(What is required): State the number of lines in the records that contain "order", with no other words.

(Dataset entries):
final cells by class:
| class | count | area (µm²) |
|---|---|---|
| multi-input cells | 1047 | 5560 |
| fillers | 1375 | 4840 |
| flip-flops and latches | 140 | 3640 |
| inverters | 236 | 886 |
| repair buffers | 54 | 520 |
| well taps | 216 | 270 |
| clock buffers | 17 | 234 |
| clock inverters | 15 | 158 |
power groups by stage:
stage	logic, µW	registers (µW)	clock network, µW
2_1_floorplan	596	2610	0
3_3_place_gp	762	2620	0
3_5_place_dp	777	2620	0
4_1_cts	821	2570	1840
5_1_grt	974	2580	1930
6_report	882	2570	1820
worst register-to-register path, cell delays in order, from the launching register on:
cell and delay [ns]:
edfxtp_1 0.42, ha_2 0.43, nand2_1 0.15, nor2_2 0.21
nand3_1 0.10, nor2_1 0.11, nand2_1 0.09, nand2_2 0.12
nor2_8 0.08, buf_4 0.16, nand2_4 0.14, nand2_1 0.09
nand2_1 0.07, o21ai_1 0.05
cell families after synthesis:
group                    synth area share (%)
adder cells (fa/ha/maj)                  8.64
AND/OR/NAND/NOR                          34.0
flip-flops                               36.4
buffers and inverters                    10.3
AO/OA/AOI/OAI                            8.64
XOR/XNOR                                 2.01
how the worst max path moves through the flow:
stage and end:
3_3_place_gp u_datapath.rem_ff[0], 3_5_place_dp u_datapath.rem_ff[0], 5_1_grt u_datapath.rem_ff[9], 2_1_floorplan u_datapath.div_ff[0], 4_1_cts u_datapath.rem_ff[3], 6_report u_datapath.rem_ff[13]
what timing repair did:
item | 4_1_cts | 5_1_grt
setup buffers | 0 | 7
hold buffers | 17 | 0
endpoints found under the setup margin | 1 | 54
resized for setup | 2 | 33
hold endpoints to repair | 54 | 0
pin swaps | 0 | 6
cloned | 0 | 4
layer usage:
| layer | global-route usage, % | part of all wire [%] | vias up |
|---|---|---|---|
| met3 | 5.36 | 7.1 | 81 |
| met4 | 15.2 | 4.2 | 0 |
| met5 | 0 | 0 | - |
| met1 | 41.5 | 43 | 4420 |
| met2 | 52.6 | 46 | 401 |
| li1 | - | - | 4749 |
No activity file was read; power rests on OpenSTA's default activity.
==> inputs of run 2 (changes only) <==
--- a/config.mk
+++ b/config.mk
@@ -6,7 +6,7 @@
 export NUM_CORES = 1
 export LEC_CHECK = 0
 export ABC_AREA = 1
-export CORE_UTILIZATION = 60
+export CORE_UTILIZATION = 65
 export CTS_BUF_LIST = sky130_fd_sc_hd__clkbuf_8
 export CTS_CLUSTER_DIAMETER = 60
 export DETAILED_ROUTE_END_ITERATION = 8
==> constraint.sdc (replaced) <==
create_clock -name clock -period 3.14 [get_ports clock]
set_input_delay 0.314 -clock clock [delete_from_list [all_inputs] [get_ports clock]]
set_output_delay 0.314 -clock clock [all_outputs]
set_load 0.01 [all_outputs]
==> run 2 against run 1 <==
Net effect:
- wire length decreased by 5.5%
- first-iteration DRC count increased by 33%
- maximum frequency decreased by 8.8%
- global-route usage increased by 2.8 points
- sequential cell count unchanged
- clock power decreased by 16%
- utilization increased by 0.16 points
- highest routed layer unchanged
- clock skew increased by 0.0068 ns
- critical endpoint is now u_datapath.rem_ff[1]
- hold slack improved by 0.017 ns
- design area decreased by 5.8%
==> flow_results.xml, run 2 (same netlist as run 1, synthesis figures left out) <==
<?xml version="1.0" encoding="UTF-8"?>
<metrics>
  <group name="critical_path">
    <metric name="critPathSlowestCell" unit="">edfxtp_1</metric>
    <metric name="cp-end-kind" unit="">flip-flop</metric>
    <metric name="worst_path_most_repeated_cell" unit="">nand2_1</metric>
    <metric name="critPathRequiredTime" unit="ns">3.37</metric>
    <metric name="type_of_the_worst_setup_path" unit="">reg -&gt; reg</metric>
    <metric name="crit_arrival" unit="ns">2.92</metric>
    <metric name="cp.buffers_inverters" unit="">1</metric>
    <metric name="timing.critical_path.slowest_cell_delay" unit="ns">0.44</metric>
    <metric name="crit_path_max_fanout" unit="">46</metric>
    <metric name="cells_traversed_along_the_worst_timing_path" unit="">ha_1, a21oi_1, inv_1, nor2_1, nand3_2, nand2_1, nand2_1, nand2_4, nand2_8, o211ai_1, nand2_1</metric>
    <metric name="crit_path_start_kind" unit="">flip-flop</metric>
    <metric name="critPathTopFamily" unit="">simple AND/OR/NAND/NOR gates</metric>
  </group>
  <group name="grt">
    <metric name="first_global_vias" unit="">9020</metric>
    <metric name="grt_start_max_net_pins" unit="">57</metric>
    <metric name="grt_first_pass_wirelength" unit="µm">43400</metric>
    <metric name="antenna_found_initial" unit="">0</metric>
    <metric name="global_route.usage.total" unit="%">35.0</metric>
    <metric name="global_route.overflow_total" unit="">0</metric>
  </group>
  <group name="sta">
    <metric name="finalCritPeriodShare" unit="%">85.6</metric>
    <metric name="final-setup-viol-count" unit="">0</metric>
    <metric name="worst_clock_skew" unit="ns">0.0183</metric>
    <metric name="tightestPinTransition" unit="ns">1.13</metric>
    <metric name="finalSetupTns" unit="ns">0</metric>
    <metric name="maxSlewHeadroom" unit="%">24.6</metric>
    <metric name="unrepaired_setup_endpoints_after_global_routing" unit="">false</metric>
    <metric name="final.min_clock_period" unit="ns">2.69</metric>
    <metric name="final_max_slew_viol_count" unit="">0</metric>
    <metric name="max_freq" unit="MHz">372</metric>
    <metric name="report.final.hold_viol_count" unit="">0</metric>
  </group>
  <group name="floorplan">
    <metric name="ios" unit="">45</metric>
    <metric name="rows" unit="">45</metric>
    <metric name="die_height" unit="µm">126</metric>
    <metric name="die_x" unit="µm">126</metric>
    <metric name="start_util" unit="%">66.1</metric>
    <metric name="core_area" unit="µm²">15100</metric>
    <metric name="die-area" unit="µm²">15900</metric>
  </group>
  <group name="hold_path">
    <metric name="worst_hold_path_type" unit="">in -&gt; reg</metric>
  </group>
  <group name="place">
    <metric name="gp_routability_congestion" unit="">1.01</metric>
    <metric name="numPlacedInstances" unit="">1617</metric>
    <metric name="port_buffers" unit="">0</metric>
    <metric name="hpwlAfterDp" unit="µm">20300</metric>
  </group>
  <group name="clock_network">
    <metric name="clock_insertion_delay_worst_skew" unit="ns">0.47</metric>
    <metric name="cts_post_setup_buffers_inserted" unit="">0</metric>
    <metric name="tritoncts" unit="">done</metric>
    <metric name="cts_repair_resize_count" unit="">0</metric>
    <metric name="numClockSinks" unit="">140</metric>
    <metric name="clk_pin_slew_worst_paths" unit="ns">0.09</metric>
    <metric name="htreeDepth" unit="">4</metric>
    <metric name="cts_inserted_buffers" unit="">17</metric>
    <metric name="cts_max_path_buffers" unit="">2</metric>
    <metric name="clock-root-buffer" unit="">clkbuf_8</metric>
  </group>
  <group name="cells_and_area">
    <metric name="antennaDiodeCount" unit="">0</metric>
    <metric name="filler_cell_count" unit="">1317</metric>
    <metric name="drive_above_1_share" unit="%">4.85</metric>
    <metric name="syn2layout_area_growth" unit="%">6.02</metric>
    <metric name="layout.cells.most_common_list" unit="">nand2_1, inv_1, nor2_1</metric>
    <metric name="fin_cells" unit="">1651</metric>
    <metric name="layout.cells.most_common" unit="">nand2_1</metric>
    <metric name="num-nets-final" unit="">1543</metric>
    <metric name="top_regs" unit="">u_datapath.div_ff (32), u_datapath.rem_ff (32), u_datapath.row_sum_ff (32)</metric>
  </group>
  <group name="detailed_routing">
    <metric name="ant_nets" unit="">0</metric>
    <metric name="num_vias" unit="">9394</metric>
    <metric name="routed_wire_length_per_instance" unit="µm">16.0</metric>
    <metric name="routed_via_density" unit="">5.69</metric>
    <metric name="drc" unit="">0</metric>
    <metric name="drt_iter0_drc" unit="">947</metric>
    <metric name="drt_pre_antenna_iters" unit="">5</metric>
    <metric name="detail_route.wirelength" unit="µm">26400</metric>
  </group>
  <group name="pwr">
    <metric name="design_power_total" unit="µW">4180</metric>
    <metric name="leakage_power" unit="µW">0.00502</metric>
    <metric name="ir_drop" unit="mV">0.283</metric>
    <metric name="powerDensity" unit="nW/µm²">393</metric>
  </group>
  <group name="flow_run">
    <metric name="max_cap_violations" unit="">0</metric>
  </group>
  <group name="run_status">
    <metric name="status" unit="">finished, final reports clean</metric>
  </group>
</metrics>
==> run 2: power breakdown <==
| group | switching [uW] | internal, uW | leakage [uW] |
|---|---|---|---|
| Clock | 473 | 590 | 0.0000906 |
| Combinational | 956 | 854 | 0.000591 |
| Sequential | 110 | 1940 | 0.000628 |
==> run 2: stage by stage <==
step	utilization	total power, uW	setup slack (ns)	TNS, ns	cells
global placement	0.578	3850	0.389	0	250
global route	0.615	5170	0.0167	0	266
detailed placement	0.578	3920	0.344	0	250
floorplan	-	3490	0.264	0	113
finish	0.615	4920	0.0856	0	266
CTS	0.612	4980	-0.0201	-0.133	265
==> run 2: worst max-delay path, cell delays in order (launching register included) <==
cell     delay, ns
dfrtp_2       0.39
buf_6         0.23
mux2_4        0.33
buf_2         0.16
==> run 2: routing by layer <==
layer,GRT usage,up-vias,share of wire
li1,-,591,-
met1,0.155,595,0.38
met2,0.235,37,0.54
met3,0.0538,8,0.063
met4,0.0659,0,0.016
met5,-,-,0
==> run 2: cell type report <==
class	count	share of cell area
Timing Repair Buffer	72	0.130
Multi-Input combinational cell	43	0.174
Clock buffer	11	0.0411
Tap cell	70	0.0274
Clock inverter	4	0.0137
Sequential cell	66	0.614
**src/rtl/core/tcw_pkg.sv**
```systemverilog
// tcw_pkg: shared types and constants of the text console writer.
// Holds the port item structs, the decoded command and the queue depth.
// No dependencies.
`timescale 1ns / 1ps

package tcw_pkg;

	// Opcodes of an input item
	localparam logic [1:0] OP_PUT   = 2'd0;
	localparam logic [1:0] OP_MOVE  = 2'd1;
	localparam logic [1:0] OP_CLEAR = 2'd2;
	localparam logic [1:0] OP_READ  = 2'd3;

	localparam logic [7:0] NEWLINE_CODE = 8'd10;
	localparam logic [7:0] SPACE_CODE   = 8'd32;
	localparam logic [7:0] CLEAR_COLOR_RESET = 8'd15;

	// Command queue between front and back
	localparam int QDEPTH = 2;
	localparam int QPTR_W = (QDEPTH > 1) ? $clog2(QDEPTH) : 1;
	localparam int QCNT_W = $clog2(QDEPTH + 1);

	typedef struct packed {
		logic [1:0] opcode;
		logic [7:0] char_code;
		logic [7:0] char_color;
		logic [4:0] target_row;
		logic [6:0] target_col;
	} in_item_t;

	typedef struct packed {
		logic [4:0] cursor_row;
		logic [6:0] cursor_col;
		logic [7:0] cell_char;
		logic [7:0] cell_color;
		logic       scrolled;
	} out_item_t;

	// Decoded kind of work for the back end
	typedef enum logic [2:0] {
		K_PUT     = 3'd0,
		K_NEWLINE = 3'd1,
		K_MOVE    = 3'd2,
		K_CLEAR   = 3'd3,
		K_READ    = 3'd4
	} kind_t;

	// Row and column are already saturated to the screen bounds
	typedef struct packed {
		kind_t      kind;
		logic [7:0] char_code;
		logic [7:0] char_color;
		logic [4:0] row;
		logic [6:0] col;
	} cmd_t;

	// Queue head as seen by the back end
	typedef struct packed {
		logic valid;
		cmd_t cmd;
	} q_head_t;

endpackage

```
**src/rtl/core/tcw_front.sv**
```systemverilog
// tcw_front: accepts input items, decodes the opcode and saturates targets.
// Depends on tcw_pkg; feeds tcw_queue.
`timescale 1ns / 1ps

module tcw_front import tcw_pkg::*; #(
	parameter int ROWS = 25,
	parameter int COLS = 80
) (
	input  logic      in_valid,
	input  in_item_t  in_item,
	input  logic      q_full,
	output logic      push,
	output cmd_t      push_cmd
);

	localparam logic [6:0] ROW_MAX = 7'(ROWS - 1);
	localparam logic [7:0] COL_MAX = 8'(COLS - 1);

	logic [4:0] row_sat;
	logic [6:0] col_sat;

	// Clamp targets that lie beyond the last row or column
	assign row_sat = ({2'b00, in_item.target_row} > ROW_MAX) ? ROW_MAX[4:0]
	                                                          : in_item.target_row;
	assign col_sat = ({1'b0, in_item.target_col} > COL_MAX) ? COL_MAX[6:0]
	                                                         : in_item.target_col;

	assign push = in_valid && !q_full;

	// Classify the item
	always_comb begin
		push_cmd.char_code  = in_item.char_code;
		push_cmd.char_color = in_item.char_color;
		push_cmd.row        = row_sat;
		push_cmd.col        = col_sat;
		case (in_item.opcode)
			OP_PUT: begin
				push_cmd.kind = (in_item.char_code == NEWLINE_CODE) ? K_NEWLINE : K_PUT;
			end
			OP_MOVE:  push_cmd.kind = K_MOVE;
			OP_CLEAR: push_cmd.kind = K_CLEAR;
			OP_READ:  push_cmd.kind = K_READ;
			default:  push_cmd.kind = K_READ;
		endcase
	end

endmodule

```
**config.mk**
```make
export PLATFORM = sky130hd
export DESIGN_NAME = tcw_front
export DESIGN_NICKNAME = d
export VERILOG_FILES = /design/src/rtl/core/tcw_pkg.sv /design/src/rtl/core/tcw_front.sv
export SDC_FILE = /design/constraint.sdc
export NUM_CORES = 1
export LEC_CHECK = 0
export BUFFER_PORTS_ARGS = -buffer_cell sky130_fd_sc_hd__buf_2
export CELL_PAD_IN_SITES_DETAIL_PLACEMENT = 0
export CELL_PAD_IN_SITES_GLOBAL_PLACEMENT = 1
export CORE_MARGIN = 2
export CORE_UTILIZATION = 13
export DETAILED_ROUTE_END_ITERATION = 7
export GPL_TIMING_DRIVEN = 0
export PLACE_DENSITY_LB_ADDON = 0.1
export SETUP_SLACK_MARGIN = 0.15
export SYNTH_ARGS = -nofsm -noshare
export SYNTH_HDL_FRONTEND = slang
export SYNTH_SLANG_ARGS = --single-unit
```
**constraint.sdc**
```tcl
create_clock -name vclk -period 0.83
set_input_delay 0.0415 -clock vclk [all_inputs]
set_output_delay 0.0415 -clock vclk [all_outputs]
set_load 0.02 [all_outputs]
```
==> flow_metrics.py, run 1 <==
metrics = {
    "synthesis": {
        "yosysTopAreaCellShare": 0.412,
        "synthTopCellsByArea": "buf_4 (41%), ha_1 (13%), nand2b_1 (8.6%), nor2b_1 (8.6%), and2_1 (6.4%)",
        "syn_inst": 41,
        "syn_nets": 76,
        "ys_seq_area_frac": 0,
        "synth.most_common_cell": "buf_4",
        "syn_avg_cell_area_um2": 7.11,
        "synth.largest_area_cell": "buf_4",
        "yosys_warnings": 0,
        "syn_area_um2": 292,
        "synthTopCellsByCount": "buf_4 (16), nand2b_1 (4), nor2b_1 (4)",
        "synth.distinct_cells": 12,
    },
    "floorplanning": {
        "core.rowCount": 17,
        "core_area_um2": 2170,
        "die_x_um": 51.4,
        "start_util": 0.134,
        "dieArea_um2": 2640,
        "io_pins": 64,
        "die_h_um": 51.4,
    },
    "worst_setup_path": {
        "cpPeakStageDelay_ns": 0.24,
        "crit_path_start_kind": "input pin",
        "cp_data_arrival_time_ns": 0.79,
        "cp_cell_sequence": "buf_8 -> inv_6 -> ha_4 -> nor2b_1 -> a32o_2 -> buf_6",
        "endpoint_kind": "output pin",
        "crit_slowest_cell": "a32o_2",
        "crit_fanout": 2,
        "critPathRequiredTime_ns": 0.79,
        "critical_path_class": "in -> out",
    },
    "timing": {
        "maxSlewViolCount": 0,
        "hold_viol": 0,
        "period_share": 0.997,
        "final.setup.worst_slack_ns": 0.00208,
        "fin_crit_ns": 0.828,
        "slew_headroom": 0.864,
        "setup-violations-final": 0,
        "rsz0062_at_grt": "true",
        "fmax_mhz": 1210,
        "fin_tns_setup_ns": 0,
        "worst_pin_slew_ns": 0.203,
        "holdWs_ns": 0.299,
    },
    "cells_and_area": {
        "drive_gt1_frac": 0.806,
        "multi_input_area_um2": 174,
        "regArea_um2": 0,
        "area_delta_synth_final_pct": 131,
        "fin_area_um2": 673,
        "clock_buffers": 0,
        "layout.nets": 135,
        "num_antenna_cells": 0,
        "fill_cells": 247,
        "final_cell_count_no_fill": 126,
        "nFlopsAndLatches": 0,
    },
    "routing": {
        "viasPerCell": 3.46,
        "firstDrtPassIters": 1,
        "wl_um": 930,
        "drcViolationCount": 0,
        "avgRoutedWirePerCell_um": 7.38,
        "dr.first_iter.drc_count": 0,
        "vias": 436,
        "ant_nets": 0,
    },
    "grt": {
        "grt_pass1_vias": 350,
        "grt_pass1_wl_um": 1310,
        "grt_use_total": 0.0602,
        "grt_antenna_before_repair": 0,
        "grt_max_degree": 5,
        "grt-ovfl-total": 0,
    },
    "pwr": {
        "vdd_ir_drop_max_mv": 0.182,
        "p_leak_nw": 0.399,
        "p_per_area_nw_per_um2": 598,
    },
    "placement": {
        "gp_congestion": 0.673,
        "dpl.cell_count": 125,
        "postPlaceCellArea_um2": 609,
        "place_hpwl_um": 834,
        "numPortBuffers": 56,
        "place_worst_setup_slack_ns": -0.0822,
    },
    "clock_tree": {
        "postCtsHoldBufs": 0,
    },
    "worst_hold_path": {
        "min_path_type": "in -> out",
    },
    "job": {
        "max-cap-violations": 0,
    },
    "run_status": {
        "outcome": "finished, final reports clean",
    },
}
-- cells by family after synthesis --
family | Yosys count | share of synthesized area
simple gates | 14 | 0.326
compound gates | 2 | 0.0558
buf+inv | 22 | 0.489
fa+ha+maj | 3 | 0.129
-- power by group --
group	switching, W	total, W	internal, W
logic	0.000207	0.000403	0.000196
clock network	0	0	0
registers	0	0	0
-- metal layers --
layer,share of wire,vias to the layer above,global-route usage
met2,0.48,40,0.128
li1,-,223,-
met1,0.37,173,0.0684
met4,0,0,0
met5,0,-,0
met3,0.16,0,0.00292
-- worst max-delay path: cells and delay by family --
family / cells / cell delay, ns
buf+inv: 3 / 0.24
compound gates: 1 / 0.24
fa+ha+maj: 1 / 0.14
simple gates: 1 / 0.12
-- stage by stage --
stage,utilization,power [W]
2_1_floorplan,-,0.000229
3_3_place_gp,0.281,0.000374
3_5_place_dp,0.281,0.000371
4_1_cts,0.302,0.000396
5_1_grt,0.310,0.000434
6_report,0.310,0.000403
-- cells in the final DEF, fill, tap and decap left out --
cell and n:
ha_4 1, nor2b_1 4, inv_1 1, buf_8 2, buf_6 1, nand2b_1 4
nor4b_4 1, nand2_1 1, nor3b_1 1, ha_1 2, buf_4 17, a32o_2 1
inv_6 1, and2_1 3, o21ai_2 1, clkbuf_1 3, inv_4 1, buf_2 53
-- area by class of cell --
cell class	instances	share of cell area
buffer	19	0.195
inverter	3	0.0279
multi-input combinational	19	0.258
tap	28	0.0520
timing repair buffer	57	0.467
-- final timing paths --
check / startpoint / endpoint / slack [ns] / cells after the start
worst max-delay path: in_item[28] / push_cmd[28] / 0.002 / 6
worst min-delay path: in_item[14] / push_cmd[14] / 0.30 / 2
-- timing repair --
action / 4_1_cts / 5_1_grt
setup endpoints to repair: 6 / 1
resized for setup: 12 / 2
setup buffers: 0 / 1
pin swaps: 1 / 1
No activity file was read; power rests on OpenSTA's default activity.
==> run 2: changes to the inputs <==
--- a/config.mk
+++ b/config.mk
@@ -12,7 +12,7 @@
 export CORE_UTILIZATION = 13
 export DETAILED_ROUTE_END_ITERATION = 7
 export GPL_TIMING_DRIVEN = 0
-export PLACE_DENSITY_LB_ADDON = 0.1
+export PLACE_DENSITY = 0.82
 export SETUP_SLACK_MARGIN = 0.15
 export SYNTH_ARGS = -nofsm -noshare
 export SYNTH_HDL_FRONTEND = slang
==> run 2 against run 1 <==
Effect of this change:
- count of clock-buffer cells in the layout is the same
- total power grew 0.33%
- worst hold slack gained 0.0010 ns
- sequential cell count is the same
- sequential share of layout area is the same
- via count grew 1.8%
- final area grew 0.56%
- cell count is the same
- routed wire length shrank 4.9%
- global-route usage shrank 0.061 points
- die area is the same
- first-iteration DRC count grew 2
- largest cell class unchanged
- highest routed layer unchanged
==> flow_metrics.py, run 2 (same netlist as run 1, synthesis figures left out) <==
metrics = {
    "cells_and_area": {
        "nFlopsAndLatches": 0,
        "fin_util": 0.312,
        "drive_gt1_frac": 0.816,
        "final_cell_mix": "buf_2 (53), buf_4 (17), nand2b_1 (4)",
        "layout.nets": 135,
        "final_cell_count_no_fill": 126,
        "num_antenna_cells": 0,
        "fill_cells": 242,
        "clock_buffers": 0,
        "area_delta_synth_final_pct": 132,
        "regArea_um2": 0,
        "mostFrequentLayoutCell": "buf_2",
    },
    "timing": {
        "fin_tns_setup_ns": 0,
        "rsz0062_at_grt": "true",
        "slew_headroom": 0.872,
        "hold_viol": 0,
        "fin_crit_ns": 0.814,
        "period_share": 0.980,
        "fmax_mhz": 1230,
        "worst_pin_slew_ns": 0.192,
        "maxSlewViolCount": 0,
        "holdWs_ns": 0.300,
        "setup-violations-final": 0,
    },
    "worst_setup_path": {
        "cp_data_arrival_time_ns": 0.77,
        "crit_path_start_kind": "input pin",
        "crit_fanout": 2,
        "critPathRequiredTime_ns": 0.79,
        "critical_path_class": "in -> out",
        "endpoint_kind": "output pin",
    },
    "pwr": {
        "combPwrFrac": 1.000,
        "power_w": 0.000404,
        "switchingPower_w": 0.000206,
        "p_int_w": 0.000198,
        "p_per_area_nw_per_um2": 597,
        "p_leak_nw": 0.398,
        "power_frac_seq": 0,
        "vdd_ir_drop_max_mv": 0.230,
        "power_frac_clock": 0,
        "switching_share": 0.510,
    },
    "routing": {
        "drcViolationCount": 0,
        "dr.first_iter.drc_count": 2,
        "wl_um": 884,
        "avgRoutedWirePerCell_um": 7.02,
        "vias": 444,
        "firstDrtPassIters": 4,
        "viasPerCell": 3.52,
        "ant_nets": 0,
    },
    "floorplanning": {
        "dieArea_um2": 2640,
        "core_area_um2": 2170,
        "core.rowCount": 17,
        "start_util": 0.134,
        "io_pins": 64,
        "die_h_um": 51.4,
        "die_x_um": 51.4,
    },
    "grt": {
        "grt_max_degree": 5,
        "grt_pass1_wl_um": 1300,
        "grt_pass1_vias": 330,
        "grt_use_total": 0.0596,
        "grt-ovfl-total": 0,
        "grt_antenna_before_repair": 0,
    },
    "worst_hold_path": {
        "min_from": "in_item[14]",
        "hold_depth": 2,
        "whs_endpoint": "push_cmd[14]",
        "min_path_type": "in -> out",
    },
    "placement": {
        "dpl.cell_count": 125,
        "gp_congestion": 0.660,
        "place_hpwl_um": 810,
        "numPortBuffers": 56,
    },
    "run_status": {
        "outcome": "finished, final reports clean",
    },
    "job": {
        "max-cap-violations": 0,
    },
}
-- run 2: what timing repair did --
action                                  CTS  global route
pin swaps                                 2             2
hold buffers                              0             0
buffers inserted                          0             1
resized for setup                        12             3
endpoints found under the setup margin    5             2
-- run 2: worst max-delay path by stage --
stage	depth (start not counted)	startpoint	endpoint	slack (ns)
6_report	6	in_item[28]	push_cmd[28]	0.02
5_1_grt	6	in_item[28]	push_cmd[28]	-0.004
4_1_cts	6	in_item[29]	push_cmd[28]	-0.01
3_5_place_dp	6	in_item[28]	push_cmd[28]	-0.08
3_3_place_gp	6	in_item[28]	push_cmd[28]	-0.06
2_1_floorplan	4	in_item[28]	push_cmd[28]	0.15
-- run 2: metal layers --
metal / routed length [um] / track usage
met1: 285 / 0.0614
met3: 136 / 0.00292
met4: 0 / 0
met5: 0 / 0
met2: 463 / 0.134
-- run 2: critical path: stages --
cell and delay [ns]:
buf_8 0.08, inv_4 0.03, ha_4 0.15, nor2b_4 0.11, a32o_2 0.23, buf_6 0.13
-- run 2: metrics by stage --
stage               cell area, um2  setup slack [ns]
global route                   677          -0.00420
finish                         677            0.0163
CTS                            654           -0.0125
floorplan                      294             0.151
global placement               609           -0.0604
detailed placement             609           -0.0775
-- run 2: area by class of cell --
class              instances  area, um2  share of cell area
multi-input cells         19        180               0.266
inverters                  3       16.3              0.0240
plain buffers             19        131               0.194
repair buffers            57        314               0.464
well taps                 28       35.0              0.0518
-- run 2: power by group through the flow --
stage	logic (W)	clock network, W	registers (W)
after global placement	0.000366	0	0
after CTS	0.000395	0	0
final	0.000404	0	0
after floorplan	0.000229	0	0
after global routing	0.000438	0	0
after detailed placement	0.000371	0	0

(Task result): 2